- **Task brief**
Which lines of the data include the string "WIDTH"? List them all.

- **Records for this task**
`src/rtl/ysyx_25060170_define.sv`:
```
// Shared macro definitions for the ysyx_25060170 core: reset level, trap encoding
// and commit-queue state encodings.
`ifndef YSYX_25060170_DEFINE_SV
`define YSYX_25060170_DEFINE_SV

`define ysyx_25060170_RSTABLE 1'b0
`define EBREAK_TRAP           32'h00100073
`define ysyx_25060170_CQ_RUN  1'b0
`define ysyx_25060170_CQ_HALT 1'b1

`endif

```
`src/rtl/ysyx_25060170_commit_queue_pkg.sv`:
```
// Types shared by the commit queue and its storage FIFO.
`include "ysyx_25060170_define.sv"

package ysyx_25060170_commit_queue_pkg;

    typedef enum logic {
        CQ_RUN  = `ysyx_25060170_CQ_RUN,
        CQ_HALT = `ysyx_25060170_CQ_HALT
    } cq_state_e;

    localparam int unsigned CNT_W = 64;

endpackage

```
`src/rtl/ysyx_25060170_sync_fifo.sv`:
```
// Registered-output-free synchronous FIFO; head entry read directly from storage,
// so a write becomes visible only after the pointer update at the next edge.
`include "ysyx_25060170_define.sv"

module ysyx_25060170_sync_fifo
    import ysyx_25060170_commit_queue_pkg::*;
#(
    parameter int unsigned WIDTH = 64,
    parameter int unsigned DEPTH = 4
) (
    input  logic             clk,
    input  logic             rst,
    input  logic             push,
    input  logic [WIDTH-1:0] wdata,
    input  logic             pop,
    output logic [WIDTH-1:0] rdata,
    output logic             full,
    output logic             empty
);

    localparam int unsigned IDX_W = $clog2(DEPTH);
    localparam int unsigned PTR_W = IDX_W + 1;

    logic [PTR_W-1:0] wr_ptr_q, wr_ptr_d;
    logic [PTR_W-1:0] rd_ptr_q, rd_ptr_d;
    logic [WIDTH-1:0] mem_q [DEPTH];
    logic             do_push;
    logic             do_pop;

    // Extra pointer MSB distinguishes full from empty when the indices match.
    assign empty = (wr_ptr_q == rd_ptr_q);
    assign full  = (wr_ptr_q[PTR_W-1] != rd_ptr_q[PTR_W-1]) &&
                   (wr_ptr_q[IDX_W-1:0] == rd_ptr_q[IDX_W-1:0]);
    assign rdata = mem_q[rd_ptr_q[IDX_W-1:0]];

    always_comb begin
        do_push  = push && !full;
        do_pop   = pop && !empty;
        wr_ptr_d = wr_ptr_q;
        rd_ptr_d = rd_ptr_q;
        if (do_push) wr_ptr_d = wr_ptr_q + 1'b1;
        if (do_pop)  rd_ptr_d = rd_ptr_q + 1'b1;
    end

    always_ff @(posedge clk) begin
        if (rst == `ysyx_25060170_RSTABLE) begin
            wr_ptr_q <= '0;
            rd_ptr_q <= '0;
        end else begin
            wr_ptr_q <= wr_ptr_d;
            rd_ptr_q <= rd_ptr_d;
        end
    end

    // Storage is never cleared; a write coinciding with reset is dropped.
    always_ff @(posedge clk) begin
        if (do_push && (rst != `ysyx_25060170_RSTABLE))
            mem_q[wr_ptr_q[IDX_W-1:0]] <= wdata;
    end

endmodule

```
`src/rtl/ysyx_25060170_commit_queue.sv`:
```
// Commit-to-trace queue: buffers retired instructions for a trace consumer,
// stops accepting after an ebreak is handed over, and counts handed-over entries.
`include "ysyx_25060170_define.sv"

module ysyx_25060170_commit_queue
    import ysyx_25060170_commit_queue_pkg::*;
#(
    parameter int unsigned DEPTH = 4,
    parameter int unsigned XLEN  = 32
) (
    input  logic             clk,
    input  logic             rst,
    input  logic             cmt_valid_i,
    input  logic [XLEN-1:0]  cmt_pc_i,
    input  logic [XLEN-1:0]  cmt_inst_i,
    output logic             cmt_ready_o,
    output logic             trc_valid_o,
    output logic [XLEN-1:0]  trc_pc_o,
    output logic [XLEN-1:0]  trc_inst_o,
    input  logic             trc_ready_i,
    output logic             trc_ebreak_o,
    output logic             halt_o,
    output logic [CNT_W-1:0] retired_cnt_o
);

    cq_state_e          state_q, state_d;
    logic [CNT_W-1:0]   cnt_q, cnt_d;
    logic               fifo_full;
    logic               fifo_empty;
    logic               push;
    logic               pop;
    logic [2*XLEN-1:0]  head;

    ysyx_25060170_sync_fifo #(
        .WIDTH (2 * XLEN),
        .DEPTH (DEPTH)
    ) u_fifo (
        .clk   (clk),
        .rst   (rst),
        .push  (push),
        .wdata ({cmt_pc_i, cmt_inst_i}),
        .pop   (pop),
        .rdata (head),
        .full  (fifo_full),
        .empty (fifo_empty)
    );

    // Ready depends only on registered state, never on trc_ready_i.
    assign cmt_ready_o   = !fifo_full && (state_q == CQ_RUN);
    assign trc_valid_o   = !fifo_empty;
    assign trc_pc_o      = head[2*XLEN-1:XLEN];
    assign trc_inst_o    = head[XLEN-1:0];
    assign trc_ebreak_o  = (trc_inst_o == XLEN'(`EBREAK_TRAP));
    assign halt_o        = (state_q == CQ_HALT);
    assign retired_cnt_o = cnt_q;

    assign push = cmt_valid_i && cmt_ready_o;
    assign pop  = trc_valid_o && trc_ready_i;

    always_comb begin
        state_d = state_q;
        cnt_d   = cnt_q;
        if (pop) begin
            cnt_d = cnt_q + 1'b1;
            if (trc_ebreak_o) state_d = CQ_HALT;
        end
    end

    always_ff @(posedge clk) begin
        if (rst == `ysyx_25060170_RSTABLE) begin
            state_q <= CQ_RUN;
            cnt_q   <= '0;
        end else begin
            state_q <= state_d;
            cnt_q   <= cnt_d;
        end
    end

endmodule

```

- **Result below**
    parameter int unsigned WIDTH = 64,
    input  logic [WIDTH-1:0] wdata,
    output logic [WIDTH-1:0] rdata,
    logic [WIDTH-1:0] mem_q [DEPTH];
        .WIDTH (2 * XLEN),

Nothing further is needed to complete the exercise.